STRATEGY: From the given distances, we can determine the length of the wire and the direction of a unit vector along it. From that, we can find the components of the tension and the angles defining its direction.
- Tension in the wire: 2500 N
Final Answer
MODELING and ANALYSIS:
a. Components of the Force. The line of action of the force acting on the bolt passes through points A and B, and the force is directed from A to B. The components of the vector \overrightarrow{A B}, which has the same direction as the force, are
d_x=-40 \mathrm{~m} \quad d_y=+80 \mathrm{~m} \quad d_z=+30 \mathrm{~m}
The total distance from A to B is
A B=d=\sqrt{d_x^2+d_y^2+d_z^2}=94.3 \mathrm{~m}
Denoting the unit vectors along the coordinate axes by i, j, and k, you have
\overrightarrow{A B}=-(40 \mathrm{~m}) \mathbf{i}+(80 \mathrm{~m}) \mathbf{j}+(30 \mathrm{~m}) \mathbf{k}
Introducing the unit vector \lambda=\overrightarrow{A B} / A B (Fig. 1), you can express F in terms of \overrightarrow{A B} as
\mathbf{F}=F \boldsymbol{\lambda}=F \frac{\overrightarrow{A B}}{A B}=\frac{2500 \mathrm{~N}}{94.3 \mathrm{~m}} \overrightarrow{A B}
Substituting the expression for \overrightarrow{A B} gives you
\begin{aligned}\mathbf{F} & =\frac{2500 \mathrm{~N}}{94.3 \mathrm{~m}}[-(40 \mathrm{~m}) \mathbf{i}+(80 \mathrm{~m}) \mathbf{j}+(30 \mathrm{~m}) \mathbf{k}] \\& =-(1060 \mathrm{~N}) \mathbf{i}+(2120 \mathrm{~N}) \mathbf{j}+(795 \mathrm{~N}) \mathbf{k}\end{aligned}
The components of F, therefore, are
F_x=-1060 \mathrm{~N} \quad F_y=+2120 \mathrm{~N} \quad F_z=+795 \mathrm{~N}
b. Direction of the Force. Using Eqs. (2.25), you can write the direction cosines directly (Fig. 2):
\cos \theta_x=\frac{F_x}{F} \quad \cos \theta_y=\frac{F_y}{F} \quad \cos \theta_z=\frac{F_z}{F} (2.25)

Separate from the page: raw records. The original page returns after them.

**config.mk**
```make
export PLATFORM = sky130hd
export DESIGN_NAME = simpson_integral_of_square_top
export DESIGN_NICKNAME = d
export VERILOG_FILES = /design/src/hw/rtl/smpsq_pkg.sv /design/src/hw/rtl/smpsq_sequencer.sv /design/src/hw/rtl/smpsq_datapath.sv /design/src/hw/rtl/simpson_integral_of_square_top.sv
export SDC_FILE = /design/constraint.sdc
export NUM_CORES = 2
export LEC_CHECK = 0
export BUFFER_PORTS_ARGS = -buffer_cell sky130_fd_sc_hd__buf_2
export CORE_UTILIZATION = 45
export DETAILED_ROUTE_END_ITERATION = 12
export GPL_TIMING_DRIVEN = 0
export PLACE_DENSITY_LB_ADDON = 0.3
export SLEW_MARGIN = 20
export SYNTH_ARGS = -nofsm -noshare
export SYNTH_HDL_FRONTEND = slang
export SYNTH_SLANG_ARGS = --single-unit
```
**constraint.sdc**
```tcl
create_clock -name clock -period 28.1 [get_ports clock]
set_clock_uncertainty 0.15 [all_clocks]
set_input_delay 4.215 -clock clock [delete_from_list [all_inputs] [get_ports clock]]
set_output_delay 4.215 -clock clock [all_outputs]
set_load 0.02 [all_outputs]
```
File: src/sv/crba_pkg.sv
// Package for the contiguous run block allocator: field widths, reset
// constants and the command/status structs shared by controller and datapath.
// No dependencies.
package crba_pkg;

  localparam int NUM_BLOCKS_DEF = 4096;
  localparam int LEN_W          = 13;
  localparam int BLK_W          = 12;
  localparam int CNT_W          = 13;
  localparam int IN_DATA_W      = 32;
  localparam int OUT_DATA_W     = 40;
  localparam logic [LEN_W-1:0] BLOCK_COUNT_RST = 13'd4096;
  localparam logic [CNT_W-1:0] COUNT_MAX       = 13'd8191;

  // Commands from the controller to the datapath.
  typedef struct packed {
    logic clr;       // write one entry of the power-up fill
    logic load;      // capture an accepted request
    logic scan_rd;   // read the bitmap at the scan index
    logic scan_ev;   // evaluate the bit just read
    logic finalize;  // close the trailing run
    logic mark;      // clear one bit of the chosen run
    logic commit;    // latch the allocate result and lower the count
    logic free_rd;   // read the bitmap at the block to free
    logic free_ev;   // set the bit if it was used
    logic emit;      // load the output register
  } crba_cmd_t;

  // Status from the datapath to the controller.
  typedef struct packed {
    logic clr_done;
    logic is_free;
    logic want_zero;
    logic blk_bad;
    logic scan_empty;
    logic hit;
    logic last;
    logic mark_done;
  } crba_sts_t;

endpackage
==> config.mk <==
export PLATFORM = sky130hd
export DESIGN_NAME = csic_cell
export DESIGN_NICKNAME = d
export VERILOG_FILES = /design/src/rtl/core/csic_cell.sv
export SDC_FILE = /design/constraint.sdc
export NUM_CORES = 1
export LEC_CHECK = 0
export ABC_CLOCK_PERIOD_IN_PS = 2050
export BUFFER_PORTS_ARGS = -buffer_cell sky130_fd_sc_hd__clkbuf_2
export CORE_UTILIZATION = 44
export CTS_BUF_LIST = sky130_fd_sc_hd__clkbuf_8
export DETAILED_ROUTE_END_ITERATION = 12
export HOLD_SLACK_MARGIN = 0.1
export PLACE_DENSITY_LB_ADDON = 0.3
export REMOVE_ABC_BUFFERS = 1
export SKIP_CTS_REPAIR_TIMING = 1
export SLEW_MARGIN = 30
export SYNTH_ARGS = -nofsm -noshare
export SYNTH_HDL_FRONTEND = slang
export SYNTH_SLANG_ARGS = --single-unit
==> constraint.sdc <==
create_clock -name clk -period 2.05 [get_ports clk]
set_input_delay 0.41 -clock clk [delete_from_list [all_inputs] [get_ports clk]]
set_output_delay 0.41 -clock clk [all_outputs]
set_load 0.1 [all_outputs]
===== config.mk =====
export PLATFORM = sky130hd
export DESIGN_NAME = bootloader_program_packet_framer_core
export DESIGN_NICKNAME = d
export VERILOG_FILES = /design/src/rtl/bppf_pkg.sv /design/src/rtl/bppf_front.sv /design/src/rtl/bppf_queue.sv /design/src/rtl/bppf_back.sv /design/src/rtl/bootloader_program_packet_framer_core.sv
export SDC_FILE = /design/constraint.sdc
export NUM_CORES = 1
export LEC_CHECK = 0
export BUFFER_PORTS_ARGS = -buffer_cell sky130_fd_sc_hd__buf_2
export CAP_MARGIN = 15
export CORE_MARGIN = 10
export CORE_UTILIZATION = 35
export DETAILED_ROUTE_END_ITERATION = 16
export GPL_TIMING_DRIVEN = 1
export PLACE_DENSITY_LB_ADDON = 0.2
export SLEW_MARGIN = 10
export SYNTH_ARGS = -nofsm -noshare
export SYNTH_HDL_FRONTEND = slang
export SYNTH_SLANG_ARGS = --single-unit

===== constraint.sdc =====
create_clock -name clk -period 6.01 [get_ports clk]
set_clock_uncertainty 0.2 [all_clocks]
set_input_delay 0.9015 -clock clk [delete_from_list [all_inputs] [get_ports clk]]
set_output_delay 0.9015 -clock clk [all_outputs]
set_load 0.005 [all_outputs]

===== src/rtl/bppf_pkg.sv =====
package bppf_pkg;

  localparam int unsigned CFG_IDX_W = 2;

  localparam logic [CFG_IDX_W-1:0] REG_HEADER  = 2'd0;
  localparam logic [CFG_IDX_W-1:0] REG_COMMAND = 2'd1;
  localparam logic [CFG_IDX_W-1:0] REG_ADDRESS = 2'd2;
  localparam logic [CFG_IDX_W-1:0] REG_LENGTH  = 2'd3;

  localparam logic [2:0] KIND_HEADER  = 3'd0;
  localparam logic [2:0] KIND_LENGTH  = 3'd1;
  localparam logic [2:0] KIND_COMMAND = 3'd2;
  localparam logic [2:0] KIND_ADDRESS = 3'd3;
  localparam logic [2:0] KIND_DATA    = 3'd4;
  localparam logic [2:0] KIND_CRC     = 3'd5;

  localparam logic [31:0] CRC_POLY = 32'hEDB8_8320;
  localparam logic [31:0] CRC_INIT = 32'hFFFF_FFFF;

  localparam logic [15:0] PREAMBLE_LEN = 16'd5;

  // one classified data byte, with the framing fields of its chunk
  typedef struct packed {
    logic [7:0]  data;
    logic        first;
    logic        last_in_chunk;
    logic [7:0]  hdr;
    logic [7:0]  cmd;
    logic [31:0] addr;
    logic [15:0] plen;
  } entry_t;

  // reflected crc-32, one byte
  function automatic logic [31:0] crc_byte(logic [31:0] crc, logic [7:0] b);
    logic [31:0] r;
    r = crc ^ {24'd0, b};
    for (int i = 0; i < 8; i++) begin
      r = r[0] ? ((r >> 1) ^ CRC_POLY) : (r >> 1);
    end
    return r;
  endfunction

endpackage


===== src/rtl/bppf_front.sv =====
module bppf_front #(
  parameter int unsigned MAX_CHUNK = 128
) (
  input  logic                            clk,
  input  logic                            rst_n,
  input  logic                            cfg_valid,
  input  logic [bppf_pkg::CFG_IDX_W-1:0]  cfg_index,
  input  logic [31:0]                     cfg_data,
  input  logic                            in_take,
  input  logic [7:0]                      in_data_byte,
  output logic                            push,
  output bppf_pkg::entry_t                push_entry
);
  import bppf_pkg::*;

  localparam int unsigned CW = $clog2(MAX_CHUNK + 1);
  localparam logic [15:0] MaxChunk16 = 16'(MAX_CHUNK);

  logic [7:0]    hdr_r, hdr_nxt;
  logic [7:0]    cmd_r, cmd_nxt;
  logic [31:0]   addr_r, addr_nxt;
  logic [15:0]   total_r, total_nxt;
  logic [CW-1:0] chunk_r, chunk_nxt;

  logic          first;
  logic [15:0]   len16;
  logic [CW-1:0] chunk_cur;

  assign first     = (chunk_r == '0);
  assign len16     = (total_r < MaxChunk16) ? total_r : MaxChunk16;
  assign chunk_cur = first ? len16[CW-1:0] : chunk_r;
  assign push      = in_take && (total_r != 16'd0);

  always_comb begin
    push_entry.data          = in_data_byte;
    push_entry.first         = first;
    push_entry.last_in_chunk = (chunk_cur == CW'(1));
    push_entry.hdr           = hdr_r;
    push_entry.cmd           = cmd_r;
    push_entry.addr          = addr_r;
    push_entry.plen          = len16 + PREAMBLE_LEN;
  end

  always_comb begin
    hdr_nxt   = hdr_r;
    cmd_nxt   = cmd_r;
    addr_nxt  = addr_r;
    total_nxt = total_r;
    chunk_nxt = chunk_r;
    if (push) begin
      total_nxt = total_r - 16'd1;
      chunk_nxt = chunk_cur - CW'(1);
      if (first) begin
        addr_nxt = addr_r + {16'd0, len16};
      end
    end
    // the user keeps this written only while idle, so it never collides with a push; not enforced by the block
    if (cfg_valid) begin
      case (cfg_index)
        REG_HEADER:  hdr_nxt = cfg_data[7:0];
        REG_COMMAND: cmd_nxt = cfg_data[7:0];
        REG_ADDRESS: addr_nxt = cfg_data;
        REG_LENGTH: begin
          total_nxt = cfg_data[15:0];
          chunk_nxt = '0;
        end
        default: ;
      endcase
    end
  end

  always_ff @(posedge clk) begin
    if (!rst_n) begin
      hdr_r   <= 8'd128;
      cmd_r   <= 8'd32;
      addr_r  <= 32'd0;
      total_r <= 16'd0;
      chunk_r <= '0;
    end else begin
      hdr_r   <= hdr_nxt;
      cmd_r   <= cmd_nxt;
      addr_r  <= addr_nxt;
      total_r <= total_nxt;
      chunk_r <= chunk_nxt;
    end
  end

endmodule


===== src/rtl/bppf_queue.sv =====
module bppf_queue (
  input  logic             clk,
  input  logic             rst_n,
  input  logic             push,
  input  bppf_pkg::entry_t push_entry,
  input  logic             pop,
  output logic             full,
  output logic             head_valid,
  output bppf_pkg::entry_t head
);
  import bppf_pkg::*;

  entry_t     mem_r [2];
  logic       wr_ptr_r, wr_ptr_nxt;
  logic       rd_ptr_r, rd_ptr_nxt;
  logic [1:0] count_r, count_nxt;

  assign full       = (count_r == 2'd2);
  assign head_valid = (count_r != 2'd0);
  assign head       = mem_r[rd_ptr_r];

  always_comb begin
    wr_ptr_nxt = push ? ~wr_ptr_r : wr_ptr_r;
    rd_ptr_nxt = pop ? ~rd_ptr_r : rd_ptr_r;
    count_nxt  = count_r + {1'b0, push} - {1'b0, pop};
  end

  always_ff @(posedge clk) begin
    if (push) begin
      mem_r[wr_ptr_r] <= push_entry;
    end
  end

  always_ff @(posedge clk) begin
    if (!rst_n) begin
      wr_ptr_r <= 1'b0;
      rd_ptr_r <= 1'b0;
      count_r  <= 2'd0;
    end else begin
      wr_ptr_r <= wr_ptr_nxt;
      rd_ptr_r <= rd_ptr_nxt;
      count_r  <= count_nxt;
    end
  end

endmodule


===== src/rtl/bppf_back.sv =====
module bppf_back (
  input  logic             clk,
  input  logic             rst_n,
  input  logic             head_valid,
  input  bppf_pkg::entry_t head,
  output logic             pop,
  output logic             out_valid,
  input  logic             out_stall,
  output logic [7:0]       out_byte,
  output logic [2:0]       out_byte_kind,
  output logic             out_frame_end,
  output logic             out_last
);
  import bppf_pkg::*;

  typedef enum logic [3:0] {
    PH_IDLE = 4'b0001,
    PH_PRE  = 4'b0010,
    PH_BODY = 4'b0100,
    PH_CRC  = 4'b1000
  } phase_t;

  phase_t      ph_r, ph_nxt;
  logic [2:0]  cnt_r, cnt_nxt;
  logic [31:0] crc_r, crc_nxt;
  logic        valid_r, valid_nxt;
  logic [7:0]  byte_r;
  logic [2:0]  kind_r;
  logic        end_r;
  logic        last_r;

  logic        out_ld;
  logic        prod;
  logic        crc_en;
  logic [7:0]  ob;
  logic [2:0]  ok;
  logic        oe;
  logic        ol;
  logic [31:0] crc_upd;
  logic [31:0] addr_sh;
  logic [31:0] crc_sh;

  assign out_ld  = !valid_r || !out_stall;
  assign crc_upd = crc_byte(crc_r, ob);
  assign addr_sh = head.addr >> {cnt_r[1:0], 3'b000};
  assign crc_sh  = crc_r >> {cnt_r[1:0], 3'b000};

  always_comb begin
    ph_nxt  = ph_r;
    cnt_nxt = cnt_r;
    crc_nxt = crc_r;
    pop     = 1'b0;
    prod    = 1'b0;
    crc_en  = 1'b0;
    ob      = head.data;
    ok      = KIND_DATA;
    oe      = 1'b0;
    ol      = 1'b0;
    case (ph_r)
      PH_IDLE, PH_BODY: begin
        if (out_ld && head_valid) begin
          prod = 1'b1;
          if (ph_r == PH_IDLE && head.first) begin
            ob      = head.hdr;
            ok      = KIND_HEADER;
            crc_nxt = CRC_INIT;
            cnt_nxt = 3'd1;
            ph_nxt  = PH_PRE;
          end else begin
            crc_en = 1'b1;
            pop    = 1'b1;
            if (head.last_in_chunk) begin
              cnt_nxt = 3'd0;
              ph_nxt  = PH_CRC;
            end else begin
              ol     = 1'b1;
              ph_nxt = PH_IDLE;
            end
          end
        end
      end
      PH_PRE: begin
        if (out_ld) begin
          prod    = 1'b1;
          cnt_nxt = cnt_r + 3'd1;
          case (cnt_r)
            3'd1: begin
              ob = head.plen[7:0];
              ok = KIND_LENGTH;
            end
            3'd2: begin
              ob = head.plen[15:8];
              ok = KIND_LENGTH;
            end
            3'd3: begin
              ob     = head.cmd;
              ok     = KIND_COMMAND;
              crc_en = 1'b1;
            end
            default: begin
              ob     = addr_sh[7:0];
              ok     = KIND_ADDRESS;
              crc_en = 1'b1;
            end
          endcase
          if (cnt_r == 3'd7) begin
            ph_nxt = PH_BODY;
          end
        end
      end
      PH_CRC: begin
        if (out_ld) begin
          prod    = 1'b1;
          ob      = crc_sh[7:0];
          ok      = KIND_CRC;
          cnt_nxt = cnt_r + 3'd1;
          if (cnt_r == 3'd3) begin
            oe     = 1'b1;
            ol     = 1'b1;
            ph_nxt = PH_IDLE;
          end
        end
      end
      default: ph_nxt = PH_IDLE;
    endcase
    if (crc_en) begin
      crc_nxt = crc_upd;
    end
  end

  always_comb begin
    if (prod) begin
      valid_nxt = 1'b1;
    end else if (!out_stall) begin
      valid_nxt = 1'b0;
    end else begin
      valid_nxt = valid_r;
    end
  end

  always_ff @(posedge clk) begin
    if (prod) begin
      byte_r <= ob;
      kind_r <= ok;
      end_r  <= oe;
      last_r <= ol;
    end
  end

  always_ff @(posedge clk) begin
    if (!rst_n) begin
      ph_r    <= PH_IDLE;
      cnt_r   <= 3'd0;
      crc_r   <= CRC_INIT;
      valid_r <= 1'b0;
    end else begin
      ph_r    <= ph_nxt;
      cnt_r   <= cnt_nxt;
      crc_r   <= crc_nxt;
      valid_r <= valid_nxt;
    end
  end

  assign out_valid     = valid_r;
  assign out_byte      = byte_r;
  assign out_byte_kind = kind_r;
  assign out_frame_end = end_r;
  assign out_last      = last_r;

`ifndef SYNTHESIS
  // the chunk's entry stays at the queue head through its preamble
  a_pre_has_head: assert property (@(posedge clk) disable iff (!rst_n)
    (ph_r == PH_PRE || ph_r == PH_BODY) |-> head_valid)
    else $error("preamble running without a queued entry");

  a_end_is_last_crc: assert property (@(posedge clk) disable iff (!rst_n)
    (valid_r && end_r) |-> (last_r && kind_r == KIND_CRC))
    else $error("frame end not on the closing crc byte");

  // a stalled header keeps the first preamble step in place
  a_header_after_idle: assert property (@(posedge clk) disable iff (!rst_n)
    (ph_r == PH_PRE && cnt_r == 3'd1) |->
      $past(ph_r == PH_IDLE || (ph_r == PH_PRE && cnt_r == 3'd1)))
    else $error("preamble entered other than from idle");
`endif

endmodule


===== src/rtl/bootloader_program_packet_framer_core.sv =====
// Cuts image bytes into program-data packets of at most MAX_CHUNK data bytes:
// header, 16-bit length, command, 4-byte address, data, then a reflected CRC-32
// over command, address and data (start all ones, no final inversion), each
// multi-byte field low byte first. A front end classifies each accepted byte
// and a two-entry queue feeds the byte sequencer, which drives one output byte
// per cycle while out_stall is low and the queue is not empty, through a
// registered output stage. A chunk's first byte is preceded by eight preamble
// bytes and its last is followed by four CRC bytes, so n data bytes give n + 12
// output bytes. Bytes past total_length are accepted and dropped. The user must
// configure only while idle, which is not enforced; cfg_ready is always high.
module bootloader_program_packet_framer_core #(
  parameter int unsigned MAX_CHUNK = 128
) (
  input  logic                            clk,
  input  logic                            rst_n,
  input  logic                            cfg_valid,
  output logic                            cfg_ready,
  input  logic [bppf_pkg::CFG_IDX_W-1:0]  cfg_index,
  input  logic [31:0]                     cfg_data,
  input  logic                            in_valid,
  output logic                            in_stall,
  input  logic [7:0]                      in_data_byte,
  output logic                            out_valid,
  input  logic                            out_stall,
  output logic [7:0]                      out_byte,
  output logic [2:0]                      out_byte_kind,
  output logic                            out_frame_end,
  output logic                            out_last
);
  import bppf_pkg::*;

  logic   push;
  entry_t push_entry;
  logic   pop;
  logic   full;
  logic   head_valid;
  entry_t head;

  assign cfg_ready = 1'b1;
  assign in_stall  = full;

  bppf_front #(
    .MAX_CHUNK(MAX_CHUNK)
  ) u_front (
    .clk         (clk),
    .rst_n       (rst_n),
    .cfg_valid   (cfg_valid),
    .cfg_index   (cfg_index),
    .cfg_data    (cfg_data),
    .in_take     (in_valid && !full),
    .in_data_byte(in_data_byte),
    .push        (push),
    .push_entry  (push_entry)
  );

  bppf_queue u_queue (
    .clk       (clk),
    .rst_n     (rst_n),
    .push      (push),
    .push_entry(push_entry),
    .pop       (pop),
    .full      (full),
    .head_valid(head_valid),
    .head      (head)
  );

  bppf_back u_back (
    .clk          (clk),
    .rst_n        (rst_n),
    .head_valid   (head_valid),
    .head         (head),
    .pop          (pop),
    .out_valid    (out_valid),
    .out_stall    (out_stall),
    .out_byte     (out_byte),
    .out_byte_kind(out_byte_kind),
    .out_frame_end(out_frame_end),
    .out_last     (out_last)
  );

endmodule

==> results_dict.tcl <==
set metrics [dict create \
    outcome "completed" \
    cp-end-kind "flop" \
    cts-root-buf "clkbuf_16" \
    grt_first_pass_wirelength_um 53800 \
    async_reset_ff_frac 0 \
    hold_path.class "reg -> reg" \
    fillers 3712 \
    antenna_found_initial 0 \
    area_growth_syn_to_layout_pct 14.1 \
    startpoint_type "flop" \
    hold_violations 0 \
    grt_pass1_vias 9213 \
    startpoint "u_front.total_r[13]" \
    wire_per_inst_um 19.2 \
    cts_tree "yes" \
    overflow 0 \
    diodes 0 \
    cts.sinks 278 \
    path_clk_slew_ps 60 \
    reg2reg_to "u_front.addr_r[31]" \
    placed_area_mm2 0.0144 \
    start_util 0.357 \
    synthMuxAreaShare 0.0700 \
    drtIter0Drc 593 \
    reg2reg_depth 13 \
    post-route-period-util 0.800 \
    worstPathCellList "or4_1 -> nor3_2 -> and2_1 -> ha_1 -> o21a_1 -> o21a_1 -> o21ai_0 -> a21oi_1 -> a221o_1 -> o31ai_1 -> nor2_1 -> xnor2_1 -> a21oi_1" \
    synthSimpleGateAreaFrac 0.124 \
    drive_above_1_share 0.149 \
    yosys.area.top_type "edfxtp_1" \
    hpwl_um 23900 \
    ys.flop_type "edfxtp_1" \
    vias 9234 \
    critPathRequiredTime_ps 6210 \
    synth_top_family_by_area "compound AO/OA/AOI/OAI gates" \
    ys_seq_elements 278 \
    ys_types 80 \
    fin_nets 1324 \
    core-area_mm2 0.0378 \
    synth_area_mm2 0.0135 \
    port-buffer-count 61 \
    grt.total_usage 0.144 \
    dr_wl_met2_um 16100 \
    grt_max_degree 57 \
    drt-met1-wl_um 15800 \
    r2r_setup_slack_ps 1200 \
    clk_latency_ps 550 \
    final_area_mm2 0.0154 \
    synth.yosys.seq_area_share 0.531 \
    postCtsSetupRepairBufs 0 \
    ys_warn_count 0 \
    synthAdderAreaFrac 0.0232 \
    htree_levels 1 \
    power.density_mw_per_mm2 581 \
    avgViaCountPerCell 5.17 \
    fin_crit_ps 4810 \
    dieArea_mm2 0.0469 \
    vdd_drop_max_uv 326 \
    worstSetupPathType "reg -> reg" \
    synth_common_cells "161 x edfxtp_1, 117 x dfxtp_1, 110 x nor2_1" \
    top_layer "met4" \
    synth_edf_count 161 \
    globalplace.congestion 0.858 \
    critPathCapture "u_front.addr_r[31]" \
    critical_path.slowest_cell "o31ai_1" \
    post_cts_resize_count 0 \
    wl_met3_um 1700 \
    synthTopCellsByArea "edfxtp_1 36%, dfxtp_1 17%, xnor2_1 4.5%" \
    setup_viol 0 \
    die_h_um 216 \
    holdWs_ps 258 \
    synth_xor_xnor_area_share 0.0934 \
    p_leak_uw 0.00555 \
    io_pins 63 \
    max_stage_delay_ps 910 \
    fin_setup_tns_ps 0 \
    r2r_start "u_front.total_r[13]" \
    tightest_slew_ps 1140 \
    postCtsHoldBufs 0 \
    syn_area_per_cell_um2 11.5 \
    arrival_ps 5010 \
    die_w_um 216 \
    firstDrtPassIters 5 \
    drc 0 \
    cts-buffers-inserted 30 \
    synth_top_area_share 0.358 \
    maxCapViolations 0 \
    power_uw 8960 \
    synth_most_common_cell "edfxtp_1" \
    grt_setup_unrepaired "false" \
    slew_headroom 0.236 \
    cts_buffer_depth 3 \
    synthCells 1178 \
    path_max_fanout 10 \
    row_count 71 \
    wl_um 34300 \
    ant_nets 0 \
    synth-compound-area-share 0.130 \
    fmax_ghz 0.208 \
    finalMaxSlewViolations 0 \
]
-- worst max-delay path: cells and delay by family, from the launching register on --
kind / cells / cell delay, ps
xor gates and xnor gates: 1 / 190
DFF: 1 / 330
and+or+nand+nor: 4 / 1590
AOI/OAI and AO/OA: 7 / 2040
adders and majority gates: 1 / 300
-- layout make-up --
class                      count  area [um^2]  share of cell area
inverter                      23         86.3             0.00560
multi-input combinational    839         6060               0.393
tap                          511          639              0.0415
clock buffer                  46          892              0.0578
timing repair buffer          80          448              0.0290
clock inverter                10          123             0.00795
sequential                   278         7180               0.465
-- state kept, by name, indices dropped and copies added, names as in the netlist, named ones only --
| name | cells |
|---|---|
| u_back.crc_r | 32 |
| u_back.out_byte_kind | 3 |
| u_back.out_valid | 1 |
| u_back.ph_r | 4 |
| u_queue.rd_ptr_r | 1 |
| u_back.cnt_r | 3 |
| u_front.hdr_r | 8 |
| u_front.addr_r | 32 |
| u_queue.wr_ptr_r | 1 |
| u_back.out_last | 1 |
| u_queue.mem_r | 148 |
| u_back.out_byte | 8 |
| u_queue.count_r | 2 |
| u_front.cmd_r | 8 |
| u_front.total_r | 16 |
| u_back.out_frame_end | 1 |
| u_front.chunk_r | 8 |
-- per-stage QoR --
stage	utilization	std cells	worst slack (ps)
after CTS	0.408	1787	1190
final	0.408	1787	1200
after global routing	0.408	1787	695
after detailed placement	0.381	1731	1210
after global placement	0.381	1731	1350
after floorplan	-	1200	810
-- where the power goes --
group	switching (uW)	internal [uW]
Combinational	2340	1890
Sequential	314	2540
Clock	738	1140
-- layer usage --
metal | vias to the layer above | global-route usage
li1 | 4494 | -
met1 | 4518 | 0.194
met2 | 177 | 0.235
met3 | 45 | 0.0248
met4 | 0 | 0.0329
met5 | - | 0
-- cells by family (layout without fill, tap and decap cells) --
| kind of cell | Yosys count | after routing |
|---|---|---|
| AO/OA/AOI/OAI | 259 | 259 |
| XOR/XNOR | 120 | 120 |
| adder cells (fa/ha/maj) | 25 | 25 |
| buffers and inverters | 83 | 159 |
| flip-flops | 278 | 278 |
| multiplexers | 63 | 63 |
| other | 2 | 24 |
| AND/OR/NAND/NOR | 348 | 348 |
-- placed cells by master (no fill, tap or decap), types with 31 or more instances in the layout --
cell       instances
nor2_1           109
xnor2_1           69
nand2_1           85
buf_2             61
edfxtp_1         161
mux2i_1           33
dfxtp_1          116
a21oi_1           64
o21ai_0           61
xor2_1            35
nor3_1            39
clkbuf_16         31
-- worst min path at each step --
stage                                 to  cells after the start        startpoint  slack, ps
floorplan           u_queue.mem_r[0][56]                      0  u_front.hdr_r[0]        220
global placement    u_queue.mem_r[0][58]                      0  u_front.hdr_r[2]        240
CTS                 u_queue.mem_r[0][58]                      0  u_front.hdr_r[2]        260
global route        u_queue.mem_r[0][60]                      0  u_front.hdr_r[4]        270
detailed placement  u_queue.mem_r[1][60]                      0  u_front.hdr_r[4]        240
finish              u_queue.mem_r[1][60]                      0  u_front.hdr_r[4]        260
No activity file was read; power rests on OpenSTA's default activity.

\begin{array}{c}\cos \theta_x=\frac{F_x}{F}=\frac{-1060 \mathrm{~N}}{2500 \mathrm{~N}} \quad \cos \theta_y=\frac{F_y}{F}=\frac{+2120 \mathrm{~N}}{2500 \mathrm{~N}} \\\cos \theta_z=\frac{F_z}{F}=\frac{+795 \mathrm{~N}}{2500 \mathrm{~N}}\end{array}
Calculating each quotient and its arc cosine, you obtain
\theta_x=115.1^{\circ} \quad \theta_y=32.0^{\circ} \quad \theta_z=71.5^{\circ}
(Note. You could have obtained this same result by using the components
and magnitude of the vector \overrightarrow{A B} rather than those of the force F.)
REFLECT and THINK: It makes sense that, for a given geometry, only a certain set of components and angles characterize a given resultant force. The methods in this section allow you to translate back and forth between forces and geometry.